Stored data
····················
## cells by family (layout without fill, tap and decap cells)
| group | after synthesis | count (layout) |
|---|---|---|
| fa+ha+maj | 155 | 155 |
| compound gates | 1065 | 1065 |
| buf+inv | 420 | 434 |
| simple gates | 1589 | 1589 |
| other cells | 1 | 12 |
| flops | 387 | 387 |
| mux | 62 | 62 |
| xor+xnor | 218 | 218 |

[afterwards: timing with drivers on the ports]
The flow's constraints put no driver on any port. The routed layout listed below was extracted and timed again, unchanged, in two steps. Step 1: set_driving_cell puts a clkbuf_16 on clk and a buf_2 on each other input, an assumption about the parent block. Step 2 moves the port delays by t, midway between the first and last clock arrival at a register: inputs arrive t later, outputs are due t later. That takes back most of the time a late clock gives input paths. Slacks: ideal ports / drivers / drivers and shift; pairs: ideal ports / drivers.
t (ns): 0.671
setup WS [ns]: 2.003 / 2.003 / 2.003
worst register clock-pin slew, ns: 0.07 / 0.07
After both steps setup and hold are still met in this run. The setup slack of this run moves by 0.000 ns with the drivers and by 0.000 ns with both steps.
This is an optimization exercise on Yosys and OpenROAD, whose aim is small area, a short achievable clock period and few clock cycles per item, not a production implementation.
The RTL was checked by simulation tests, not by an equivalence proof against the original design.
No activity file was given, so power comes from the tool's default toggle rates.

sierra:
Design crc_engine, start of the top module:
module crc_engine (
    input  wire        clk,
    input  wire        rst,
    input  wire        cmd_valid,
    output wire        cmd_ready,
    input  wire [7:0]  cmd_op,
    input  wire [31:0] cmd_acc,
    input  wire [15:0] cmd_len,
    input  wire        data_valid,
    output wire        data_ready,
    input  wire [31:0] data,
    output wire        rsp_valid,
    input  wire        rsp_ready,
    output wire [3:0]  rsp_status,
    output wire [31:0] rsp_value
);
Settings: LEC_CHECK=0, CAP_MARGIN=20, CORE_MARGIN=2, CORE_UTILIZATION=40, SLEW_MARGIN=20, SYNTH_HIERARCHICAL=1, SYNTH_MEMORY_MAX_BITS=16384; clock period 5.0 ns.
run.sh (not shown) runs the stock make flow with config.mk's settings and CLKGATE_MAP_FILE= SYNTH_SCRIPT=/design/flow/synth_recipe.tcl, a recipe that flattens the netlist after the stock synthesis.
sierra: flow completed, timing, DRC and antenna clean
Testbench counts of sierra, summed over its fixed seeds: cycles 107,278, bytes 379,321.
Background: an optimization exercise with open tools, aiming at small area and few clock cycles. Do not read the settings as production practice.
Function was checked by simulation only, so behaviour that the tests miss may differ from the original.

== v2 ==
// fat12_walker
module fat12_walker (
    input  wire        clk,
    input  wire        rst,            
    input  wire        cmd_valid,
    output wire        cmd_ready,
    input  wire [1:0]  cmd_op,         
    input  wire [15:0] cmd_arg,        
    input  wire        med_present,
    input  wire [20:0] med_size,
    output reg         med_re,
    output reg  [20:0] med_addr,
    input  wire [7:0]  med_rdata,      
    output reg         out_valid,
    input  wire        out_ready,
    output reg  [20:0] out_cluster,
    output reg  [20:0] out_offset,
    output reg         done,
    output reg         done_ok,
    output reg  [31:0] done_count,
    output reg  [31:0] done_total
);
Settings: LEC_CHECK=0, CAP_MARGIN=20, CORE_MARGIN=2, CORE_UTILIZATION=40, CTS_CLUSTER_DIAMETER=100, CTS_CLUSTER_SIZE=20, SLEW_MARGIN=20; clock period 20.0 ns.
run.sh (not shown) runs the stock make flow with config.mk's settings and CLKGATE_MAP_FILE= SYNTH_SCRIPT=/design/flow/synth_recipe.tcl, a recipe that flattens the netlist after the stock synthesis.
v2: done, clean on timing, DRC and antenna
Testbench counts of v2, summed over its fixed seeds: cycles 73,816.
Relative to v2, the following input files were edited for v28:
Settings: a deleted CTS_CLUSTER_SIZE that had been 20; a deleted CTS_CLUSTER_DIAMETER that had been 100.
Notes after the runs:
- v2 ran to completion and came out clean on the timing, DRC and antenna checks.
- v28: full flow OK, the timing, DRC and antenna checks passed
- Total of hold buffers inserted after clock tree synthesis across v28 and v2: no real change.
- When v28 is set beside v2, its worst hold slack turns out to be 7.7 ps smaller.
- v2 has a higher fraction of area in non-clock buffers than v28.
- The run showing the smaller fraction of standard cell area in multi-input logic is v28.
- More vias were needed by v28 than by v2.
- Comparing v28 and v2, the higher total inserted antenna cells is on v28.
- v28 has setup slack below what v2 had.
- Relative to v2, v28 degrades global-route wire length before repair.
Edits applied to the flow inputs when going from v28 to v51:
Settings: GPL_TIMING_DRIVEN: unset -> 0; CAP_MARGIN: 20 -> 0; SLEW_MARGIN: 20 -> 0; CTS_BUF_LIST: unset -> sky130_fd_sc_hd__clkbuf_4.
v51 against v28: final hold slack increased by 31 ps relative to the old numbers, core utilization increased by 0.60 points relative to the old numbers, number of cells after detailed placement increased by about 3.5% relative to the old numbers, shortest clock period the worst path allows after layout increased by 400 ps relative to the old numbers, count of placed standard cells in the final layout, fillers left out increased by 218 relative to the old numbers. v28 has lower count of filler cells inserted in the layout than v51. Wire length of the first global-routing pass in v51 is 9.4 mm above v28.
Input changes introduced in v40 (baseline for comparison: v51):
Settings: clearing CTS_BUF_LIST, which used to be sky130_fd_sc_hd__clkbuf_4; swapping 0 for 20 in CAP_MARGIN; swapping 0 for 20 in SLEW_MARGIN; clearing GPL_TIMING_DRIVEN, which used to be 0; putting CTS_CLUSTER_DIAMETER at 100 where nothing was set; putting CTS_CLUSTER_SIZE at 24 where nothing was set.
==> run notes <==
v51 -> v40: synthesized cell count delta 0, exact match
v40 against v51: total via count in the routed design down about 5%; end-of-flow core utilization down 1.4 points; final standard cell area without fillers down about 3%.
Between v40 and v51, it is v40 whose area of placed instances is lower, by 1.1%.
Delta (v40 minus v51): time the worst path needs with I/O delays and setup went down, routed wire length went down.
What v14 does differently from v40 at the input level:
Settings: GPL_TIMING_DRIVEN: unset -> 0; CTS_CLUSTER_SIZE: 24 -> 20.
- The total via count in the routed design of v14 is higher than that of v40.
- Worst hold slack: v14 vs v40 up 33 ps
- Area: v14 vs v40 -> v14 larger
- Comparing v40 against v14, there is no change at all in number of flops mapped to enable cells by yosys.
- Of v14 and v40, v40 shows the higher reg-to-reg setup timing slack, with v14 below it.
- Side by side, final cell count turned out higher in v14 than in v40.
- Area used by multi-input combinational logic: v14 vs v40 — no meaningful difference
- The area added between synthesis and finish reported for v14 is greater than that of v40 by 2.4 points.
- Cmp v14 and v40 / filler cell count / lower: v40
- Side by side, depth of the most critical reg-to-reg path turned out lower in v14 than in v40.
- Against v40, v14 comes in 0.99 points higher on utilization.

* * *

## job 5071
Another version of the RTL of fat12_walker (not shown whole).
Size in the first run: about 270 flip-flops, roughly 180 I/O pins.
Settings: LEC_CHECK=0, CAP_MARGIN=20, CORE_MARGIN=2, CORE_UTILIZATION=55, CTS_CLUSTER_DIAMETER=100, CTS_CLUSTER_SIZE=20, SLEW_MARGIN=20; clock period 20.0 ns.
Job 5071 finished every step from synthesis to the final layout, and the layout passed the timing, DRC and antenna checks.
Testbench counts of job 5071, summed over its fixed seeds: cycles 72,439.
What job 6205 does differently from job 5071 at the input level:
Settings: swapping 55 for 60 in CORE_UTILIZATION.
Changes observed in job 6205 relative to job 5071: final cell count down about 2%, wire length of the first global-routing pass down about 0.7%.
Worst hold slack across all endpoints: job 6205 vs job 5071 up 0.0033 ns
Job 6205 and job 5071 ended up with roughly the same multi-input logic portion of the cell area.
Job 6205 and job 5071 ended up with roughly the same fraction of layout cells with a size suffix above 1.
Taking job 5071 as the reference, in job 6205 area occupied by multi-input gates now sits at about the same level; slack of the critical path now sits lower; floorplan die area now sits lower; via count now sits higher.
Changes in job 4223 relative to job 6205:
Settings: changing CORE_UTILIZATION from 60 to 40.
Findings:
Against job 6205, job 4223 comes in 1.6% higher on placed instance area. Global-route usage on job 4223 is down relative to job 6205. Compare job 4223 and job 6205 | count of plain and timing-repair buffers higher: job 4223.
#### Input delta (job 2546 over job 4223)
Settings: CORE_UTILIZATION: 40 -> 50.
## What came out
Met3 routing resource usage after global routing: job 4223 and job 2546 compared, lower one is job 4223
Re number of cells on the critical path: job 4223 was lower than job 2546.
Relative to job 4223, average wire per standard cell has increased by about 1% in job 2546.
Diff job 4223 -> job 2546: upper clock frequency limit decreased about 1.5%, non-clock buffer area fraction after layout essentially unchanged, number of buffer and inverter instances along the worst setup path increased 1.
Job 4223 and job 2546 ended up with nearly the same number of global-route vias before repair.
Job 2546 against job 4223: final core utilization went up by 10 points; global-route usage climbed 6.7 points.

-- port drivers added, routing unchanged --
No port has a modelled driver above. Below, the same layouts with a new extraction and two added sets of constraints. Step 1 assumes that a clkbuf_16 drives the clock port and a buf_2 every other input. Step 2 moves the port delays by t, midway between the first and last clock arrival at a register: inputs arrive t later, outputs are due t later. That takes back most of the time a late clock gives input paths. a / b / c = ideal ports / drivers / drivers and shift; a / b = the first two.
run	t, ns	slack for setup (ns)	worst setup path after step 2
v2	0.638	0.995 / 0.995 / 0.995	register to register
v28	0.631	0.991 / 0.991 / 0.991	register to register
v51	0.913	0.587 / 0.587 / 0.587	register to register
v40	0.636	1.010 / 1.010 / 1.010	register to register
v14	0.643	0.705 / 0.705 / 0.705	register to register
job 5071	0.598	0.721 / 0.721 / 0.721	register to register
job 6205	0.605	0.586 / 0.586 / 0.586	register to register
job 4223	0.632	0.804 / 0.804 / 0.804	register to register
job 2546	0.619	0.520 / 0.520 / 0.520	register to register
After both steps setup and hold are still met in every run listed.
What follows belongs to an exercise in optimizing a design on an open flow for small area, a short achievable clock period and few clock cycles per item; a production flow would make more cautious choices.
At most, simulation tests tie the RTL to the original design; equivalence was not proved.

==> inputs of job 3806 <==
==> flow/design.v <==
module wt8_tt #(parameter L = 1) (
    input  wire        clk,
    input  wire        osel,
    input  wire        dsel,
    input  wire [47:0] x,
    output wire [47:0] y
);
    reg  [48*L-1:0] d;
    wire [47:0] dout = d[48*L-1 -: 48];
    wire [47:0] din  = dsel ? dout : x;
    generate
        if (L == 1) begin : g1
            always @(posedge clk) d <= din;
        end else begin : gn
            always @(posedge clk) d <= {d[48*(L-1)-1:0], din};
        end
    endgenerate
    assign y = osel ? x : dout;
endmodule
module wt8_dl #(parameter L = 1) (
    input  wire        clk,
    input  wire        go,
    input  wire [11:0] x,
    output wire [11:0] y
);
    reg  [12*L-1:0] d;
    wire [11:0] dout = d[12*L-1 -: 12];
    wire [11:0] din  = go ? x : dout;
    generate
        if (L == 1) begin : g1
            always @(posedge clk) d <= din;
        end else begin : gn
            always @(posedge clk) d <= {d[12*(L-1)-1:0], din};
        end
    endgenerate
    assign y = dout;
endmodule
module wt8_st #(parameter B = 0, parameter I = 0) (
    input  wire        clk,
    input  wire        go,
    input  wire        xs,
    input  wire [47:0] x,
    output wire [47:0] y
);
    localparam L = 1 << I;
    function integer LA(input integer pp);
        LA = (B == 0) ? 2 * pp : pp;
    endfunction
    function integer LB(input integer pp);
        LB = LA(pp) + (1 << B);
    endfunction
    genvar p;
    generate
        for (p = 0; p < 2; p = p + 1) begin : g_pair
            wire [11:0] a  = x[12*LA(p) +: 12];
            wire [11:0] bd;
            wt8_dl #(.L(L)) u_bd (.clk(clk), .go(go), .x(x[12*LB(p) +: 12]), .y(bd));
            wire [11:0] p0 = xs ? bd : a;
            wire [11:0] p1 = xs ? a  : bd;
            wire [11:0] pd;
            wt8_dl #(.L(L)) u_pd (.clk(clk), .go(go), .x(p0), .y(pd));
            assign y[12*LA(p) +: 12] = pd;
            assign y[12*LB(p) +: 12] = p1;
        end
    endgenerate
endmodule
module wt8_pr (
    input  wire        clk,
    input  wire        go,
    input  wire [47:0] x,
    output wire [47:0] y
);
    reg [47:0] r;
    always @(posedge clk) if (go) r <= x;
    assign y = r;
endmodule
module wib_transpose8 (
    input  wire        clk,
    input  wire        rst,         
    input  wire        in_valid,
    output wire        in_ready,
    input  wire [63:0] in_data,
    output wire        out_valid,
    input  wire        out_ready,
    output wire [63:0] out_data,
    output wire        out_last     
);
    localparam LAT = 225;             
    localparam WIN = 336;             
    function is_adc(input [4:0] w);
        is_adc = (w >= 5'd4 && w <= 5'd15) || (w >= 5'd18);
    endfunction
    function tt_sel(input [7:0] lt, input integer i, input integer j);
        tt_sel = lt[i] & ~lt[j];
    endfunction
    function tau_bit(input [7:0] lt, input integer i);
        tau_bit = lt[i];
    endfunction
    reg  [4:0]  wcnt;                     
    reg         adc_cur, adc_nxt;         
    reg         in_ready_r;
    reg  [63:0] ireg;
    reg         ireg_v;
    reg  [63:0] ifq [0:3];
    reg  [1:0]  ifq_wp, ifq_rp;
    reg  [4:1]  fq;                       
    wire in_fire = in_valid & in_ready_r;
    wire take    = in_fire & adc_cur;
    wire push    = ireg_v;
    wire [4:0] wcnt_n  = in_fire ? ((wcnt == 5'd29) ? 5'd0 : wcnt + 5'd1) : wcnt;
    wire [4:0] wcnt_n1 = (wcnt_n == 5'd29) ? 5'd0 : wcnt_n + 5'd1;
    wire adc_n   = in_fire ? adc_nxt : adc_cur;
    assign in_ready = in_ready_r;
    reg  [7:0] tau;                       
    reg        started;                   
    reg        real_cur, real_prev;       
    reg        go;                        
    reg  [9-1:0] hold;                 
    reg        in_win;                    
    reg        lat_c, lat_x;              
    reg        np_c, np_x;                
    reg        last_c;                    
    reg  [3:1]  ob;                       
    reg  [48:0] ob0, ob1, ob2;            
    reg  [48:0] outr;                     
    wire fifo_ne  = fq[1];
    wire real_eff = started ? real_cur : fifo_ne;
    wire out_real = lat_c ? real_eff : real_prev;
    wire pop      = go & real_eff & np_c;
    wire opush    = go & out_real;
    wire opop     = ob[1] & out_ready;
    wire       wrap        = go & last_c;
    wire       started_n   = go ? ~last_c : started;
    wire       real_cur_n  = (go & ~last_c) ? real_eff : real_cur;
    wire       real_prev_n = wrap ? real_eff : real_prev;
    wire       f_up        = push & ~pop;
    wire       f_dn        = pop & ~push;
    wire [4:1] fq_n        = f_up ? {fq[3:1], 1'b1} : (f_dn ? {1'b0, fq[4:2]} : fq);
    wire       o_up        = opush & ~opop;
    wire       o_dn        = opop & ~opush;
    wire [3:1] ob_n        = o_up ? {ob[2:1], 1'b1} : (o_dn ? {1'b0, ob[3:2]} : ob);
    wire       lat_n       = go ? lat_x : lat_c;
    wire       np_n        = go ? np_x : np_c;
    wire       fifo_ne_n   = fq_n[1];
    wire       real_eff_n  = started_n ? real_cur_n : fifo_ne_n;
    wire       idle_n      = ~started_n & ~fifo_ne_n & ~real_prev_n;
    wire       out_real_n  = lat_n ? real_eff_n : real_prev_n;
    wire       ob_room_p   = ~ob[3] & ~(ob[2] & opush);
    wire       cond_n      = ~idle_n & (~real_eff_n | ~np_n | fifo_ne_n)
                                     & (~out_real_n | ob_room_p);
    wire       go_n        = ~in_win & cond_n;
    wire [9-1:0] hold_n = in_win ? hold - 1'b1 : ((cond_n | idle_n) ? 0 : WIN);
    wire       pop_n       = go_n & real_eff_n & np_n;
    wire       room_1      = pop_n | ~fq_n[4];            
    wire       room_2      = pop_n ? ~fq_n[4] : ~fq_n[3];  
    wire       rdy_if_idle  = ~adc_cur | room_1;
    wire       rdy_if_valid = in_ready_r ? (~adc_nxt | (adc_cur ? room_2 : room_1))
                                         : rdy_if_idle;
    wire       go_nx  = ~rst & go_n;
    wire [7:0] tau_n  = rst ? 8'd0 : tau + {7'd0, go};
    wire [7:0] tau_n1 = tau_n + 8'd1;
    reg  [47:0] resid;
    wire [63:0] head = ifq[ifq_rp];
    reg  [47:0] vin;
    always @(*) begin
        case (tau[1:0])
            2'd0:    vin = head[47:0];
            2'd1:    vin = {head[31:0], resid[15:0]};
            2'd2:    vin = {head[15:0], resid[31:0]};
            default: vin = resid;
        endcase
    end
    always @(posedge clk) begin
        if (pop) begin
            case (tau[1:0])
                2'd0:    resid <= {32'd0, head[63:48]};
                2'd1:    resid <= {16'd0, head[63:32]};
                default: resid <= head[63:16];
            endcase
        end
    end
    reg t0_o, t0_x, t0_d;
    wire t0_on = rst ? tt_sel(8'd0 - 8'd0, 6, 3) : (go ? t0_x : t0_o);
    reg t1_o, t1_x, t1_d;
    wire t1_on = rst ? tt_sel(8'd0 - 8'd56, 3, 1) : (go ? t1_x : t1_o);
    reg t2_o, t2_x, t2_d;
    wire t2_on = rst ? tt_sel(8'd0 - 8'd62, 7, 4) : (go ? t2_x : t2_o);
    reg t4_o, t4_x, t4_d;
    wire t4_on = rst ? tt_sel(8'd0 - 8'd175, 4, 3) : (go ? t4_x : t4_o);
    reg t5_o, t5_x, t5_d;
    wire t5_on = rst ? tt_sel(8'd0 - 8'd183, 3, 2) : (go ? t5_x : t5_o);
    reg t6_o, t6_x, t6_d;
    wire t6_on = rst ? tt_sel(8'd0 - 8'd187, 5, 3) : (go ? t6_x : t6_o);
    reg t7_o, t7_x, t7_d;
    wire t7_on = rst ? tt_sel(8'd0 - 8'd211, 3, 0) : (go ? t7_x : t7_o);
    reg u9_o, u9_x;
    reg u10_o, u10_x;
    reg t11_o, t11_x, t11_d;
    wire t11_on = rst ? tt_sel(8'd0 - 8'd222, 2, 1) : (go ? t11_x : t11_o);
    reg t12_o, t12_x, t12_d;
    wire t12_on = rst ? tt_sel(8'd0 - 8'd224, 1, 0) : (go ? t12_x : t12_o);
    always @(posedge clk) begin
        t0_o <= t0_on;
        t0_x <= tt_sel(tau_n1 - 8'd0, 6, 3);
        t0_d <= t0_on | ~go_nx;
        t1_o <= t1_on;
        t1_x <= tt_sel(tau_n1 - 8'd56, 3, 1);
        t1_d <= t1_on | ~go_nx;
        t2_o <= t2_on;
        t2_x <= tt_sel(tau_n1 - 8'd62, 7, 4);
        t2_d <= t2_on | ~go_nx;
        t4_o <= t4_on;
        t4_x <= tt_sel(tau_n1 - 8'd175, 4, 3);
        t4_d <= t4_on | ~go_nx;
        t5_o <= t5_on;
        t5_x <= tt_sel(tau_n1 - 8'd183, 3, 2);
        t5_d <= t5_on | ~go_nx;
        t6_o <= t6_on;
        t6_x <= tt_sel(tau_n1 - 8'd187, 5, 3);
        t6_d <= t6_on | ~go_nx;
        t7_o <= t7_on;
        t7_x <= tt_sel(tau_n1 - 8'd211, 3, 0);
        t7_d <= t7_on | ~go_nx;
        u9_o <= rst ? tau_bit(8'd0 - 8'd219, 1) : (go ? u9_x : u9_o);
        u9_x <= tau_bit(tau_n1 - 8'd219, 1);
        u10_o <= rst ? tau_bit(8'd0 - 8'd221, 0) : (go ? u10_x : u10_o);
        u10_x <= tau_bit(tau_n1 - 8'd221, 0);
        t11_o <= t11_on;
        t11_x <= tt_sel(tau_n1 - 8'd222, 2, 1);
        t11_d <= t11_on | ~go_nx;
        t12_o <= t12_on;
        t12_x <= tt_sel(tau_n1 - 8'd224, 1, 0);
        t12_d <= t12_on | ~go_nx;
    end
    wire [47:0] s [0:13];
    assign s[0] = vin;
    wt8_tt #(.L(56)) t0 (.clk(clk), .osel(t0_o), .dsel(t0_d), .x(s[0]), .y(s[1]));
    wt8_tt #(.L(6)) t1 (.clk(clk), .osel(t1_o), .dsel(t1_d), .x(s[1]), .y(s[2]));
    wt8_tt #(.L(112)) t2 (.clk(clk), .osel(t2_o), .dsel(t2_d), .x(s[2]), .y(s[3]));
    wt8_pr p3 (.clk(clk), .go(go), .x(s[3]), .y(s[4]));
    wt8_tt #(.L(8)) t4 (.clk(clk), .osel(t4_o), .dsel(t4_d), .x(s[4]), .y(s[5]));
    wt8_tt #(.L(4)) t5 (.clk(clk), .osel(t5_o), .dsel(t5_d), .x(s[5]), .y(s[6]));
    wt8_tt #(.L(24)) t6 (.clk(clk), .osel(t6_o), .dsel(t6_d), .x(s[6]), .y(s[7]));
    wt8_tt #(.L(7)) t7 (.clk(clk), .osel(t7_o), .dsel(t7_d), .x(s[7]), .y(s[8]));
    wt8_pr p8 (.clk(clk), .go(go), .x(s[8]), .y(s[9]));
    wt8_st #(.B(1), .I(1)) u9 (.clk(clk), .go(go), .xs(u9_o), .x(s[9]), .y(s[10]));
    wt8_st #(.B(0), .I(0)) u10 (.clk(clk), .go(go), .xs(u10_o), .x(s[10]), .y(s[11]));
    wt8_tt #(.L(2)) t11 (.clk(clk), .osel(t11_o), .dsel(t11_d), .x(s[11]), .y(s[12]));
    wt8_tt #(.L(1)) t12 (.clk(clk), .osel(t12_o), .dsel(t12_d), .x(s[12]), .y(s[13]));
    wire [7:0] oslot = tau - LAT;
    always @(posedge clk) begin
        ireg <= in_data;
        if (push) ifq[ifq_wp] <= ireg;
    end
    always @(posedge clk) begin
        if (rst) begin
            wcnt       <= 5'd0;
            adc_cur    <= 1'b0;
            adc_nxt    <= 1'b0;
            in_ready_r <= 1'b1;
            ireg_v     <= 1'b0;
            ifq_wp     <= 2'd0;
            ifq_rp     <= 2'd0;
            fq         <= 4'd0;
            tau        <= 8'd0;
            started    <= 1'b0;
            real_cur   <= 1'b0;
            real_prev  <= 1'b0;
            go         <= 1'b0;
            hold       <= 0;
            in_win     <= 1'b0;
            ob         <= 3'd0;
        end else begin
            wcnt       <= wcnt_n;
            adc_cur    <= adc_n;
            if (in_fire) adc_nxt <= is_adc(wcnt_n1);
            in_ready_r <= in_valid ? rdy_if_valid : rdy_if_idle;
            ireg_v     <= take;
            if (push) ifq_wp <= ifq_wp + 2'd1;
            if (pop)  ifq_rp <= ifq_rp + 2'd1;
            fq         <= fq_n;
            tau        <= tau_n;
            started    <= started_n;
            real_cur   <= real_cur_n;
            real_prev  <= real_prev_n;
            go         <= go_n;
            hold       <= hold_n;
            in_win     <= (hold_n > 1);
            ob         <= ob_n;
        end
        lat_c  <= (tau_n >= LAT);
        lat_x  <= (tau_n1 >= LAT) && (tau_n != 8'd255);
        np_c   <= (tau_n[1:0] != 2'd3);
        np_x   <= (tau_n1[1:0] != 2'd3);
        last_c <= (tau_n == 8'd255);
    end
    wire [48:0] oword = {oslot == 8'd255, s[13]};
    wire ow0 = opush & (ob[1] ? (ob[2] ? 1'b0 : opop) : 1'b1);
    wire ow1 = opush & (ob[2] ? (ob[3] ? 1'b0 : opop) : (ob[1] & ~opop));
    wire ow2 = opush & ob[2] & ~opop;
    wire [48:0] ob0_n = ow0 ? oword : (opop ? ob1 : ob0);
    always @(posedge clk) begin
        ob0  <= ob0_n;
        outr <= ob0_n;
        if (ow1)       ob1 <= oword;
        else if (opop) ob1 <= ob2;
        if (ow2)       ob2 <= oword;
    end
    assign out_valid = ob[1];
    assign out_last  = outr[48];
    assign out_data  = {4'h0, outr[47:36], 4'h0, outr[35:24], 4'h0, outr[23:12], 4'h0, outr[11:0]};
endmodule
····················
ABOUT THIS TASK:
Extract, please, the lines from the start of the entries above through the one with "218 | 218 |", both included, reproducing each exactly and adding nothing.

FINISHED EXERCISE:
## cells by family (layout without fill, tap and decap cells)
| group | after synthesis | count (layout) |
|---|---|---|
| fa+ha+maj | 155 | 155 |
| compound gates | 1065 | 1065 |
| buf+inv | 420 | 434 |
| simple gates | 1589 | 1589 |
| other cells | 1 | 12 |
| flops | 387 | 387 |
| mux | 62 | 62 |
| xor+xnor | 218 | 218 |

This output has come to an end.